Scouring The Sickness For The Lost Scintilla Of…Umm…Energy


Getting sick is humbling. Deep beneath the congestion, the wheezing, the fever, the aches, and the all-encompassing weariness, I know there is a part of me that thinks, “This will be good for you in the long run. It helps build character. Come on, be gallant.”

While in the throes of the “blahs,” this part is obviously calling up from some quiet and chthonic place within me, some place near the stalactite of hope. The surface level self doesn’t hear the whispers of the humbled one underground. How could it hear such a small voice? There is too much commotion on the surface (like wheezing, and vehement coughing, and the dull thoughts that go around and around and around on the Ferris Wheel of Nausea). By golly, sometimes it feels like I am turning into a lukewarm puddle of unproductive shit when I get sick. How could the little voice get a megaphone and tell me otherwise?

Getting sick is humbling and it’s also a biological necessity. Colds and fevers probably attack us from time-to-time so we can immunize ourselves against larger viral marauders in the area. They help the immune system out by entraining it to dispose of viral intruders when the time arises. You could say they are friends who pack a necessary punch.

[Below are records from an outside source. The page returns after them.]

`config.mk`:
```
export PLATFORM = sky130hd
export DESIGN_NAME = mvu_apb_cmdq
export DESIGN_NICKNAME = d
export VERILOG_FILES = /design/src/rtl/mvu_apb_cmdq.sv
export SDC_FILE = /design/constraint.sdc
export NUM_CORES = 1
export LEC_CHECK = 0
export CORE_ASPECT_RATIO = 0.6
export CORE_MARGIN = 2
export CORE_UTILIZATION = 54
export CTS_BUF_LIST = sky130_fd_sc_hd__clkbuf_8 sky130_fd_sc_hd__clkbuf_16
export CTS_CLUSTER_SIZE = 16
export DETAILED_ROUTE_END_ITERATION = 8
export HOLD_SLACK_MARGIN = 0.12
export PLACE_DENSITY_LB_ADDON = 0.15
export SYNTH_ARGS = -nofsm -noshare
export SYNTH_HDL_FRONTEND = slang
export SYNTH_SLANG_ARGS = --single-unit
```
`constraint.sdc`:
```
create_clock -name clk -period 3.8 [get_ports clk]
set_clock_uncertainty 0.15 [all_clocks]
set_input_delay 0.57 -clock clk [delete_from_list [all_inputs] [get_ports clk]]
set_output_delay 0.57 -clock clk [all_outputs]
set_load 0.02 [all_outputs]
```
`src/rtl/mvu_apb_cmdq.sv`:
```
// APB command queue in front of the MVU: two-word commands, FIFO issue, job counters, drain irq.
// Optional watchdog enabled by defining MVU_CMDQ_TIMEOUT_EN.
module mvu_apb_cmdq #(
  parameter int DEPTH       = 8,
  parameter int OUT_W       = 16,
  parameter int TIMEOUT_CYC = 65536
) (
  input  logic        clk,
  input  logic        rst_n,
  input  logic [31:0] paddr,
  input  logic        psel,
  input  logic        penable,
  input  logic        pwrite,
  input  logic [31:0] pwdata,
  output logic [31:0] prdata,
  output logic        cmd_valid,
  input  logic        cmd_ready,
  output logic [63:0] cmd_data,
  input  logic        mvu_done,
  output logic        irq
);

  localparam int AW = $clog2(DEPTH);
  localparam int PW = AW + 1;

  logic        wr_en, rd_en;
  logic [2:0]  addr;
  logic        wr_lo, wr_hi, wr_stat, wr_done, wr_ctrl;

  logic [PW-1:0] wp_q, wp_d, rp_q, rp_d, cnt;
  logic [63:0]   mem_q [DEPTH];
  logic          empty, full, pop, push, ovf_set;

  logic [31:0]    lo_q, lo_d;
  logic [OUT_W-1:0] out_q, out_d, done_cnt_q, done_cnt_d;
  logic          done_ok, drain_set;
  logic          ovf_q, ovf_d, drain_q, drain_d;
  logic          irq_en_q, irq_en_d, flush_q, flush_d;
  logic          irq_q, irq_d;
  logic          tmo;
  logic [31:0]   prdata_q, prdata_d, status;

  assign wr_en   = psel & penable & pwrite;
  assign rd_en   = psel & ~penable & ~pwrite;
  assign addr    = paddr[4:2];
  assign wr_lo   = wr_en & (addr == 3'd0);
  assign wr_hi   = wr_en & (addr == 3'd1);
  assign wr_stat = wr_en & (addr == 3'd2);
  assign wr_done = wr_en & (addr == 3'd3);
  assign wr_ctrl = wr_en & (addr == 3'd4);

  assign cnt       = wp_q - rp_q;
  assign empty     = (cnt == '0);
  assign full      = (cnt == PW'(DEPTH));
  assign cmd_valid = ~empty & ~flush_q;
  assign cmd_data  = mem_q[rp_q[AW-1:0]];
  assign pop       = cmd_valid & cmd_ready;
  assign push      = wr_hi & ~full & ~flush_q;
  assign ovf_set   = wr_hi & full & ~flush_q;

  assign done_ok   = mvu_done & (out_q != '0);
  assign drain_set = done_ok & (out_q == OUT_W'(1)) & empty;

  logic unused_ok;
  assign unused_ok = ^{paddr[31:5], paddr[1:0], (TIMEOUT_CYC != 0)};

`ifdef MVU_CMDQ_TIMEOUT_EN
  localparam int WW = $clog2(TIMEOUT_CYC) + 1;
  logic [WW-1:0] wd_q, wd_d;
  logic          tmo_q, tmo_d, tmo_set;

  assign tmo_set = (out_q != '0) & ~mvu_done &
                   (wd_q == WW'(TIMEOUT_CYC - 1));
  assign tmo     = tmo_q;

  // Watchdog: counts while jobs are outstanding, parks at the limit.
  always_comb begin
    wd_d  = wd_q;
    tmo_d = tmo_set | (tmo_q & ~(wr_stat & pwdata[12]));
    if (mvu_done || out_q == '0)
      wd_d = '0;
    else if (wd_q != WW'(TIMEOUT_CYC - 1))
      wd_d = wd_q + 1'b1;
  end

  // Watchdog state registers.
  always_ff @(posedge clk or negedge rst_n) begin
    if (!rst_n) begin
      wd_q  <= '0;
      tmo_q <= 1'b0;
    end else begin
      wd_q  <= wd_d;
      tmo_q <= tmo_d;
    end
  end
`else
  assign tmo = 1'b0;
`endif

  assign status = {19'b0, tmo, drain_q, ovf_q, full, empty, 8'(cnt)};

  // Queue pointers, counters, sticky bits and register read mux.
  always_comb begin
    wp_d = wp_q;
    rp_d = rp_q;
    if (flush_q) begin
      wp_d = '0;
      rp_d = '0;
    end else begin
      if (push) wp_d = wp_q + 1'b1;
      if (pop)  rp_d = rp_q + 1'b1;
    end

    lo_d = wr_lo ? pwdata : lo_q;

    out_d = out_q;
    unique case ({pop, done_ok})
      2'b10:   if (out_q != '1) out_d = out_q + 1'b1;
      2'b01:   out_d = out_q - 1'b1;
      default: out_d = out_q;
    endcase

    done_cnt_d = done_cnt_q;
    if (wr_done)
      done_cnt_d = '0;
    else if (done_ok && done_cnt_q != '1)
      done_cnt_d = done_cnt_q + 1'b1;

    ovf_d   = ovf_set | (ovf_q & ~(wr_stat & pwdata[10]));
    drain_d = drain_set | (drain_q & ~(wr_stat & pwdata[11]));

    irq_en_d = wr_ctrl ? pwdata[0] : irq_en_q;
    flush_d  = wr_ctrl & pwdata[1];
    irq_d    = irq_en_q & (drain_q | tmo);

    prdata_d = prdata_q;
    if (rd_en) begin
      unique case (addr)
        3'd2:    prdata_d = status;
        3'd3:    prdata_d = 32'(done_cnt_q);
        3'd4:    prdata_d = {31'b0, irq_en_q};
        default: prdata_d = '0;
      endcase
    end
  end

  // State registers.
  always_ff @(posedge clk or negedge rst_n) begin
    if (!rst_n) begin
      wp_q       <= '0;
      rp_q       <= '0;
      lo_q       <= '0;
      out_q      <= '0;
      done_cnt_q <= '0;
      ovf_q      <= 1'b0;
      drain_q    <= 1'b0;
      irq_en_q   <= 1'b0;
      flush_q    <= 1'b0;
      irq_q      <= 1'b0;
      prdata_q   <= '0;
    end else begin
      wp_q       <= wp_d;
      rp_q       <= rp_d;
      lo_q       <= lo_d;
      out_q      <= out_d;
      done_cnt_q <= done_cnt_d;
      ovf_q      <= ovf_d;
      drain_q    <= drain_d;
      irq_en_q   <= irq_en_d;
      flush_q    <= flush_d;
      irq_q      <= irq_d;
      prdata_q   <= prdata_d;
    end
  end

  // FIFO storage, written on an accepted push.
  always_ff @(posedge clk or negedge rst_n) begin
    if (!rst_n) begin
      for (int i = 0; i < DEPTH; i++) mem_q[i] <= '0;
    end else if (push) begin
      mem_q[wp_q[AW-1:0]] <= {pwdata, lo_q};
    end
  end

  assign prdata = prdata_q;
  assign irq    = irq_q;

endmodule

```
* Word-level counts from Yosys, hierarchy flattened *
Index checks and enable logic that the tools add are counted.

storage, ports and cells
  flip-flop bits (word level) = 621
  output and inout bits = 98
  bits of input ports = 71
  logic and storage cells = 99
  RAM bits = 0
  bits in latches = 0
  memories kept = 0
  bits in read-only memories = 0

operators by class
  $lt $le $gt $ge = 3
  muxes and demuxes = 15
  bitwise gates (word level) = 35
  shift-type cells = 0
  add/subtract/negate cells = 6
  divide/modulo/power cells = 0
  $mul = 0
  reduce and logical (&&, ||, !) cells = 10
  eq/ne operators = 11

operators by type and width
  kind                     number
  $bwmux W512              1
  $bmux W64 S3             1
  $demux W64 S3            1
  $mux W64                 3
  $mux W16                 3
  $pmux W16 S3             1
  $add A16 B1 Y16 const B  2
  $ne A16 B16 Y1 const B   2
  $pmux W16 S2             1
  $and A1 B1 Y1            24
  $eq A16 B1 Y1 const B    1
  $mux W4                  4
  $reduce_bool A16 Y1      1
  $sub A16 B1 Y16 const B  1
  $add A4 B1 Y4 const B    2
  $ge A4 B4 Y1 const B     2
  $not A3 Y4               2
  $reduce_bool A2 Y1       4
  $not A1 Y1               7
  $eq A3 B2 Y1 const B     2
  $eq A4 B4 Y1 const B     1
  $logic_not A4 Y1         1
  $lt A4 B1 Y1 const B     1
  $sub A4 B4 Y4            1
  9 further kinds          11

* Logic depth before layout (Yosys ltp) *
Gate-level depths: netlist (run 1).

  depth in word-level cells = 8
  depth in mapped cells = 12
  gate-level depth less buffers = 10

* Least setup slack after synthesis (run 1) *
OpenSTA, ideal clock, no wires.

  path type = register -> register
  start = register rp_q[1]
  end = register mem_q[100] (netlist bit)
  period minus slack after synthesis = 3.647 ns
  setup time = 0.125 ns
  buffers on the path = 3
  arrival time = 3.372 ns
  stages on the path, launching flop included = 11
  slack = 0.153 ns
  required time = 3.525 ns
  cell sequence = dfrtp_1 -> clkbuf_1 -> clkbuf_1 -> inv_1 -> ha_1 -> and3b_2 -> or3_1 -> and3_2 -> nor4_4 -> buf_6 -> mux2_4

between the ends
  longest elaborated chain between the ends = 5

RTL lines
  what                             line  RTL
  from (decl)                      30    logic [PW-1:0] wp_q, wp_d, rp_q, rp_d, cnt;
  from (signal assigned)           163   rp_q <= rp_d;
  $sub A4 B4 Y4                    52    assign cnt = wp_q - rp_q;
  $eq A4 B4 Y1                     54    assign full = (cnt == PW'(DEPTH));
  $not A1 Y1                       58    assign push = wr_hi & ~full & ~flush_q;
  $and A1 B1 Y1 (2 in series)      58
  to (signal, indexed assignment)  181   mem_q[wp_q[AW-1:0]] <= {pwdata, lo_q};
  to (decl)                        31    logic [63:0] mem_q [DEPTH];

Every way passes these cells.
A chain may end at the register's enable or synchronous reset.

* Worst setup path in the final report (run 1) *
  start = register rp_q[0]
  end = output port cmd_data[21]

between the ends
  longest elaborated chain between the ends = 4

RTL lines
  what                                          line  RTL
  $not A3 Y4 (not written as such)              56    assign cmd_data = mem_q[rp_q[AW-1:0]];
  $bmux W64 S3                                  56
  $mux W64 (not written as such) (2 in series)  56
  to (decl)                                     18    output logic [63:0] cmd_data,

Every way passes these cells. The select of a mux whose other input is x is not followed.

==> results.txt, run 1 <==
----------------------------------------------------
[Outcome]
  Run status ... finished, final reports clean

[Yosys]
  Top area cells in the synthesized netlist ... dfrtp_1 55%, mux2_2 20%, mux4_2 10%
  Seq cells post-synth ... 605
  Synthesized area divided by synthesized cell count ... 14.7 sq um
  Number of synthesized flops with an enable pin ... 0
  Proportion of synthesized chip area in sequential cells ... 54.5%
  Number of warnings reported in the yosys synthesis log ... 0
  Cell with the most instances after synthesis ... dfrtp_1
  Primary FF master, synth ... dfrtp_1
  Number of unique standard cell types used by synthesis ... 61
  Cell taking the most area after synthesis ... dfrtp_1
  Fraction of registers with async set/reset ... 100%
  Yosys top cell area share ... 54.5%
  Most numerous cell types in the synthesized netlist ... 605 x dfrtp_1, 483 x mux2_2, 221 x nand2_1, 128 x mux4_2, 60 x mux2_4
  Post-synthesis instance area ... 0.0278 sq mm
  Cell count after synthesis ... 1894

[Floorplanning]
  Number of standard-cell rows in the floorplan ... 64
  IO Count ... 169
  Overall die height ... 180 um
  Die Footprint ... 0.0533 sq mm
  Starting density of the core ... 54.6%
  Core ar. ... 0.0508 sq mm
  Die extent in x ... 297 um

[Setup path]
  Worst setup path startpoint ... rp_q[0]
  Maximum fanout along the worst path ... 55
  Standard cell with the maximum stage delay on the critical path ... clkdlybuf4s50_1
  Startpoint-to-endpoint class of the critical path ... reg -> out
  Origin of the critical flop-to-flop path ... wp_q[0]
  Arrival time at the worst endpoint ... 2.92 ns
  Longest individual stage delay on the worst path ... 0.59 ns
  Critical path capture point type ... output port
  Cell Chain, Critical Path ... buf_12 -> mux4_2 -> nand2_1 -> nand2_1 -> clkdlybuf4s50_1
  Reg2reg path depth ... 11
  Worst Setup Start Kind ... flip-flop
  Most prevalent standard cell on the critical path ... nand2_1
  R2R setup slack ... 0.20 ns
  Required time of the critical path ... 3.08 ns
  Reg-to-Reg End ... mem_q[157]

[Global route]
  Number of global-route vias before repair ... 16934
  Overall Global Routing Usage ... 24.9%
  Maximum number of pins on one net before global-route repair ... 131
  GRT Residual Overflow ... 0
  First-pass GRT wire length ... 102000 um
  Antenna violations before repair ... 9

[Clocking]
  Worst-Skew Late Latency ... 0.60 ns
  TritonCTS clock tree ... built
  Clock-pin slew on the worst setup and hold paths ... 0.06 ns
  Library cell used as clock root buffer ... clkbuf_16
  Deepest clock path buffer count ... 3
  H-tree level count ... 2
  Clock buffer count from CTS ... 56
  Clock tree sinks ... 605

[Final layout]
  Design area ... 0.0316 sq mm
  Number of filler instances in the final layout ... 3778
  Sequential cell area ... 0.0151 sq mm
  Area used by multi-input combinational logic ... 0.0119 sq mm
  Count of nets after finishing ... 2082
  Count of placed standard cells in the final layout, fillers left out ... 2741
  Layout overhead on the synthesized area ... 13.9%
  Final Core Density ... 62.2%
  Ratio of cells with drive above 1 in the final layout ... 40.0%

[Placed design]
  Setup Slack @ Placement ... 0.186 ns
  IO buf count ... 123
  Half-perimeter wire length of the detailed placement result ... 38700 um
  Placed instance area ... 0.0297 sq mm
  Last weighted congestion value of the routability-driven placer ... 0.876
  Placed Cells ... 2633

[STA]
  Worst slew slack as a fraction of its limit ... 28.0%
  Final hold vios ... 0
  Post-route worst setup slack ... 0.156 ns
  Maximum operating frequency ... 0.274 GHz
  Final setup violation count ... 0
  Final period utilization ... 95.9%
  Total negative slack for setup checks ... 0 ns
  Slew Limit Fails ... 0
  Measured slew at the worst slew-check pin ... 1.08 ns
  Shortest period the worst path allows ... 3.64 ns

[Worst hold path]
  Hold path startpoint ... prdata[0]
  Hold crit path type ... reg -> reg
  Cell depth of the worst min-delay path ... 2
  Worst-case hold path end point ... prdata[0]

[Route]
  Routed wire length ... 65100 um
  Final ANT Viol Nets ... 0
  Iteration-0 DRC count of the detailed router ... 970
  Via count ... 16179
  Remaining design rule violation count ... 0
  Detailed-route wire length per cell ... 23.8 um
  Drt first pass iters ... 5
  Vias per cell ... 5.90

[Run]
  Max-capacitance violation count ... 0

[Pwr]
  Leak pwr ... 15.1 nW
  Worst IR Drop VDD ... 0.000752 V
  Power per cell area ... 560 mW/mm^2

----------------------------------------------------
-- cells by family after synthesis --
group / share of synthesized area (%)
AOI/OAI and AO/OA: 1.53
xor gates and xnor gates: 1.14
adders and majority gates: 0.523
buffers and inverters: 2.88
DFF: 54.5
muxes: 33.5
other: 0.0135
and+or+nand+nor: 5.91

Skeptic: What? How could a sickness possibly be considered a friend? It plunders us. It decimates us. Saying a sickness is a friend is like saying the Holocaust is history’s friend. The notion just seems heretical.

The notion seems heretical, but it’s also a post-conventional way of looking at a conventional sickness. A sickness is a cellular friend who comes along to teach us a tough lesson in Equilibrium 101: the body in order to function soundly throughout a lifetime needs to know the meaning of sickness. The balance between sickness and health needs to be acknowledged. After all, two snakes climb up the staff of medicine, the royal caduceus. How could their natures be exactly the same? They aren’t. One may represent total health and the other may represent total sickness. Their mutual climb symbolizes their need for a greater wholeness. This “greater wholeness” microcosmically is the longevity of the being and macrocosmically is the longevity of the species.

So even though I am still feeling the “blahs,” and even though I still feel cerebrally neutered, I think I am glad I view the sickness as a friend and not an enemy. Enemies take a really long time to get rid of.